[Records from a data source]
-------
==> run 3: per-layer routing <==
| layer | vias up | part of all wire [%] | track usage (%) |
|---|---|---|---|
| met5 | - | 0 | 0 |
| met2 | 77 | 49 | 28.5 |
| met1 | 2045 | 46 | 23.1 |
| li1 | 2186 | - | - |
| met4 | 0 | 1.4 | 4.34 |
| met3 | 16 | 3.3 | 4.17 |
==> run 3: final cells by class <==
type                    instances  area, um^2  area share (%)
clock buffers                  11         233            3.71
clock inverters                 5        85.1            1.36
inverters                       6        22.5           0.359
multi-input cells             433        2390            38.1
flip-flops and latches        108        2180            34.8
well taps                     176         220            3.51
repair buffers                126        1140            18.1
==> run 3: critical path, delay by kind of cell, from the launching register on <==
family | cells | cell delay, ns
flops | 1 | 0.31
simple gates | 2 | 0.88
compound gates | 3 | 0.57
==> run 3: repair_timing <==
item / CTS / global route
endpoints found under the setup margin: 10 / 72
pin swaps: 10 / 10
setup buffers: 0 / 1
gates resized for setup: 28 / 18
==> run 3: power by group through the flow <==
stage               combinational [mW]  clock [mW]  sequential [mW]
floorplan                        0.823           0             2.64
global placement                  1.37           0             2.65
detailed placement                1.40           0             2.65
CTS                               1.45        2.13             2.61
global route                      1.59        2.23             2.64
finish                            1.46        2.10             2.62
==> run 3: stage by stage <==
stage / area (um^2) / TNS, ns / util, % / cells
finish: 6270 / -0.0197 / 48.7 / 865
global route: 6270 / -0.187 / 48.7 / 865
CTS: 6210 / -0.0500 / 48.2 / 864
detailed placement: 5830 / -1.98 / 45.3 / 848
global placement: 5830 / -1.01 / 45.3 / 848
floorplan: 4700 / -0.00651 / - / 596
[config.mk]
export PLATFORM = sky130hd
export DESIGN_NAME = mc_controller
export DESIGN_NICKNAME = d
export VERILOG_FILES = /design/src/rtl/mc_pkg.sv /design/src/rtl/mc_controller.sv
export SDC_FILE = /design/constraint.sdc
export NUM_CORES = 1
export LEC_CHECK = 0
export ABC_CLOCK_PERIOD_IN_PS = 1400
export CORE_UTILIZATION = 38
export DETAILED_ROUTE_END_ITERATION = 7
export PLACE_DENSITY = 0.9
export SLEW_MARGIN = 20
export SYNTH_ARGS = -nofsm -noshare
export SYNTH_HDL_FRONTEND = slang
export SYNTH_SLANG_ARGS = --single-unit
[constraint.sdc]
create_clock -name clk -period 1.4 [get_ports clk]
set_input_delay 0.21 -clock clk [delete_from_list [all_inputs] [get_ports clk]]
set_output_delay 0.21 -clock clk [all_outputs]
set_load 0.02 [all_outputs]
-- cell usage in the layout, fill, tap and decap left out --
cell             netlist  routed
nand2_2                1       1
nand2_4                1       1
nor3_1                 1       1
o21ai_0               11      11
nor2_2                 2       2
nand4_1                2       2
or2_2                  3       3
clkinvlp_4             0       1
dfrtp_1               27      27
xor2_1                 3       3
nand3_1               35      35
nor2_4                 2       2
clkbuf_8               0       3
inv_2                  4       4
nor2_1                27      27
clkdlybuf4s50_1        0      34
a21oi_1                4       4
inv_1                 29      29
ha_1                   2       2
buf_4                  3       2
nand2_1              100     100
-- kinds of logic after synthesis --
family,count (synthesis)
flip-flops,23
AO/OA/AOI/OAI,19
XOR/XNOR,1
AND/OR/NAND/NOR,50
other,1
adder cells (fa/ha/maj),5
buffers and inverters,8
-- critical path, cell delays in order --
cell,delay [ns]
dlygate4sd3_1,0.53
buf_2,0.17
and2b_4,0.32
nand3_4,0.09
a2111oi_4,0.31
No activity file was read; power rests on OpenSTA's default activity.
[config.mk]
export PLATFORM = sky130hd
export DESIGN_NAME = mio_blit_master
export DESIGN_NICKNAME = d
export VERILOG_FILES = /design/src/rtl/mio_pkg.sv /design/src/rtl/mio_blit_addr_gen.sv /design/src/rtl/mio_blit_master.sv
export SDC_FILE = /design/constraint.sdc
export NUM_CORES = 1
export LEC_CHECK = 0
export CAP_MARGIN = 15
export CORE_ASPECT_RATIO = 0.9
export CORE_MARGIN = 8
export CORE_UTILIZATION = 25
export DETAILED_ROUTE_END_ITERATION = 12
export SLEW_MARGIN = 20
export SYNTH_ARGS = -nofsm -noshare
export SYNTH_HDL_FRONTEND = slang
export SYNTH_SLANG_ARGS = --single-unit
[constraint.sdc]
create_clock -name clk -period 8.1 [get_ports clk]
set_clock_uncertainty 0.1 [all_clocks]
set_input_delay 1.62 -clock clk [delete_from_list [all_inputs] [get_ports clk]]
set_output_delay 1.62 -clock clk [all_outputs]
set_load 0.01 [all_outputs]
[src/rtl/mio_pkg.sv]
// Shared MIO definitions: blit engine states, address-region nibbles and screen geometry.
package mio_pkg;

    typedef enum logic [2:0] {
        S_IDLE,
        S_REQ,
        S_RD,
        S_WR,
        S_ADV,
        S_DONE
    } blit_state_e;

    localparam logic [3:0] REGION_RAM    = 4'h0;
    localparam logic [3:0] REGION_PICEND = 4'hB;
    localparam logic [3:0] REGION_VRAM   = 4'hC;
    localparam logic [3:0] REGION_KBD    = 4'hD;
    localparam logic [3:0] REGION_SSEG   = 4'hE;
    localparam logic [3:0] REGION_PIO    = 4'hF;

    localparam int PITCH_DEF = 640;
    localparam int SCREEN_H  = 480;
    localparam int PIX_W     = 19;

endpackage

[src/rtl/mio_blit_addr_gen.sv]
// Block-walk address generator: x/y counters, row-start and current pixel pointers.
// The 19-bit pixel index wraps naturally; the upper address bits are frozen at load.
module mio_blit_addr_gen
    import mio_pkg::*;
#(
    parameter int SRC_PITCH = PITCH_DEF,
    parameter int DST_PITCH = PITCH_DEF
) (
    input  logic        clk,
    input  logic        rst,
    input  logic        load,
    input  logic        step,
    input  logic [31:0] src_base,
    input  logic [31:0] dst_base,
    input  logic [9:0]  blk_w,
    input  logic [8:0]  blk_h,
    output logic [31:0] src_ptr,
    output logic [31:0] dst_ptr,
    output logic        last
);

    logic [12:0]      src_hi_q, src_hi_d, dst_hi_q, dst_hi_d;
    logic [PIX_W-1:0] src_row_q, src_row_d, dst_row_q, dst_row_d;
    logic [PIX_W-1:0] src_cur_q, src_cur_d, dst_cur_q, dst_cur_d;
    logic [9:0]       w_q, w_d, x_q, x_d;
    logic [8:0]       h_q, h_d, y_q, y_d;
    logic             last_q, last_d;
    logic             end_of_row;

    assign end_of_row = (x_q == w_q - 10'd1);

    always_comb begin
        src_hi_d  = src_hi_q;
        dst_hi_d  = dst_hi_q;
        src_row_d = src_row_q;
        dst_row_d = dst_row_q;
        src_cur_d = src_cur_q;
        dst_cur_d = dst_cur_q;
        w_d       = w_q;
        h_d       = h_q;
        x_d       = x_q;
        y_d       = y_q;
        last_d    = last_q;
        if (load) begin
            src_hi_d  = src_base[31:19];
            dst_hi_d  = dst_base[31:19];
            src_row_d = src_base[18:0];
            dst_row_d = dst_base[18:0];
            src_cur_d = src_base[18:0];
            dst_cur_d = dst_base[18:0];
            w_d       = blk_w;
            h_d       = blk_h;
            x_d       = '0;
            y_d       = '0;
            last_d    = 1'b0;
        end else if (step) begin
            if (end_of_row) begin
                // New row: both row starts move down one pitch, no multiply needed.
                x_d       = '0;
                y_d       = y_q + 9'd1;
                src_row_d = src_row_q + PIX_W'(SRC_PITCH);
                dst_row_d = dst_row_q + PIX_W'(DST_PITCH);
                src_cur_d = src_row_q + PIX_W'(SRC_PITCH);
                dst_cur_d = dst_row_q + PIX_W'(DST_PITCH);
                last_d    = (y_q == h_q - 9'd1);
            end else begin
                x_d       = x_q + 10'd1;
                src_cur_d = src_cur_q + 19'd1;
                dst_cur_d = dst_cur_q + 19'd1;
            end
        end
    end

    always_ff @(posedge clk) begin
        if (!rst) begin
            src_hi_q  <= '0;
            dst_hi_q  <= '0;
            src_row_q <= '0;
            dst_row_q <= '0;
            src_cur_q <= '0;
            dst_cur_q <= '0;
            w_q       <= '0;
            h_q       <= '0;
            x_q       <= '0;
            y_q       <= '0;
            last_q    <= 1'b0;
        end else begin
            src_hi_q  <= src_hi_d;
            dst_hi_q  <= dst_hi_d;
            src_row_q <= src_row_d;
            dst_row_q <= dst_row_d;
            src_cur_q <= src_cur_d;
            dst_cur_q <= dst_cur_d;
            w_q       <= w_d;
            h_q       <= h_d;
            x_q       <= x_d;
            y_q       <= y_d;
            last_q    <= last_d;
        end
    end

    assign src_ptr = {src_hi_q, src_cur_q};
    assign dst_ptr = {dst_hi_q, dst_cur_q};
    assign last    = last_q;

endmodule

[src/rtl/mio_blit_master.sv]
// MIO bus-master blit engine: copies a picture-ROM rectangle into VRAM with optional colour key.
// Bus outputs are registered from the next-state decode so they move only on clock edges.
module mio_blit_master
    import mio_pkg::*;
#(
    parameter int RD_LAT    = 2,
    parameter int SRC_PITCH = PITCH_DEF,
    parameter int DST_PITCH = PITCH_DEF
) (
    input  logic        clk,
    input  logic        rst,
    input  logic        start,
    input  logic [31:0] src_base,
    input  logic [31:0] dst_base,
    input  logic [9:0]  blk_w,
    input  logic [8:0]  blk_h,
    input  logic        key_en,
    input  logic [11:0] key_color,
    input  logic        bus_gnt,
    input  logic [31:0] Cpu_data4bus,
    output logic        bus_req,
    output logic [31:0] addr_bus,
    output logic        mem_w,
    output logic [31:0] Cpu_data2bus,
    output logic        busy,
    output logic        done
);

    localparam int CW = (RD_LAT > 1) ? $clog2(RD_LAT) : 1;

    blit_state_e   state_q, state_d;
    logic [CW-1:0] rd_cnt_q, rd_cnt_d;
    logic          key_en_q, key_en_d;
    logic [11:0]   key_color_q, key_color_d;
    logic          act_q, act_d, done_q, done_d, mem_w_q, mem_w_d;
    logic [31:0]   addr_q, addr_d, wdata_q, wdata_d;
    logic          load, step, last;
    logic [31:0]   src_ptr, dst_ptr;
    logic [11:0]   pix;
    logic          unused_rd_hi;

    assign pix          = Cpu_data4bus[11:0];
    assign unused_rd_hi = ^Cpu_data4bus[31:12];

    mio_blit_addr_gen #(
        .SRC_PITCH(SRC_PITCH),
        .DST_PITCH(DST_PITCH)
    ) u_addr_gen (
        .clk      (clk),
        .rst      (rst),
        .load     (load),
        .step     (step),
        .src_base (src_base),
        .dst_base (dst_base),
        .blk_w    (blk_w),
        .blk_h    (blk_h),
        .src_ptr  (src_ptr),
        .dst_ptr  (dst_ptr),
        .last     (last)
    );

    always_comb begin
        state_d     = state_q;
        rd_cnt_d    = rd_cnt_q;
        key_en_d    = key_en_q;
        key_color_d = key_color_q;
        load        = 1'b0;
        step        = 1'b0;
        wdata_d     = '0;
        case (state_q)
            S_IDLE: if (start) begin
                load        = 1'b1;
                key_en_d    = key_en;
                key_color_d = key_color;
                state_d     = (blk_w == '0 || blk_h == '0) ? S_DONE : S_REQ;
            end
            S_REQ: if (bus_gnt) begin
                state_d  = S_RD;
                rd_cnt_d = '0;
            end
            S_RD: begin
                if (!bus_gnt) begin
                    state_d = S_REQ;
                end else if (rd_cnt_q == CW'(RD_LAT - 1)) begin
                    // Stepping on the way into ADV keeps the pointers ready for the next RD.
                    if (key_en_q && pix == key_color_q) begin
                        state_d = S_ADV;
                        step    = 1'b1;
                    end else begin
                        state_d = S_WR;
                        wdata_d = {20'h0, pix};
                    end
                end else begin
                    rd_cnt_d = rd_cnt_q + CW'(1);
                end
            end
            S_WR: begin
                if (!bus_gnt) begin
                    state_d = S_REQ;
                end else begin
                    state_d = S_ADV;
                    step    = 1'b1;
                end
            end
            S_ADV: begin
                if (last) begin
                    state_d = S_DONE;
                end else begin
                    state_d  = S_RD;
                    rd_cnt_d = '0;
                end
            end
            S_DONE:  state_d = S_IDLE;
            default: state_d = S_IDLE;
        endcase

        act_d   = (state_d == S_REQ) || (state_d == S_RD) || (state_d == S_WR) || (state_d == S_ADV);
        done_d  = (state_d == S_DONE);
        mem_w_d = (state_d == S_WR);
        addr_d  = (state_d == S_RD) ? src_ptr : (state_d == S_WR) ? dst_ptr : '0;
    end

    always_ff @(posedge clk) begin
        if (!rst) begin
            state_q     <= S_IDLE;
            rd_cnt_q    <= '0;
            key_en_q    <= 1'b0;
            key_color_q <= '0;
            act_q       <= 1'b0;
            done_q      <= 1'b0;
            mem_w_q     <= 1'b0;
            addr_q      <= '0;
            wdata_q     <= '0;
        end else begin
            state_q     <= state_d;
            rd_cnt_q    <= rd_cnt_d;
            key_en_q    <= key_en_d;
            key_color_q <= key_color_d;
            act_q       <= act_d;
            done_q      <= done_d;
            mem_w_q     <= mem_w_d;
            addr_q      <= addr_d;
            wdata_q     <= wdata_d;
        end
    end

    // A grant withdrawn inside the WR cycle must not let the strobe reach the bus.
    assign mem_w        = mem_w_q & bus_gnt;
    assign bus_req      = act_q;
    assign busy         = act_q;
    assign addr_bus     = addr_q;
    assign Cpu_data2bus = wdata_q;
    assign done         = done_q;

endmodule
-------
> Task objective:
The lines from the first of the entries through the line holding "run 3: critical" are to be restated word for word, and no others.

> Exercise response:
==> run 3: per-layer routing <==
| layer | vias up | part of all wire [%] | track usage (%) |
|---|---|---|---|
| met5 | - | 0 | 0 |
| met2 | 77 | 49 | 28.5 |
| met1 | 2045 | 46 | 23.1 |
| li1 | 2186 | - | - |
| met4 | 0 | 1.4 | 4.34 |
| met3 | 16 | 3.3 | 4.17 |
==> run 3: final cells by class <==
type                    instances  area, um^2  area share (%)
clock buffers                  11         233            3.71
clock inverters                 5        85.1            1.36
inverters                       6        22.5           0.359
multi-input cells             433        2390            38.1
flip-flops and latches        108        2180            34.8
well taps                     176         220            3.51
repair buffers                126        1140            18.1
==> run 3: critical path, delay by kind of cell, from the launching register on <==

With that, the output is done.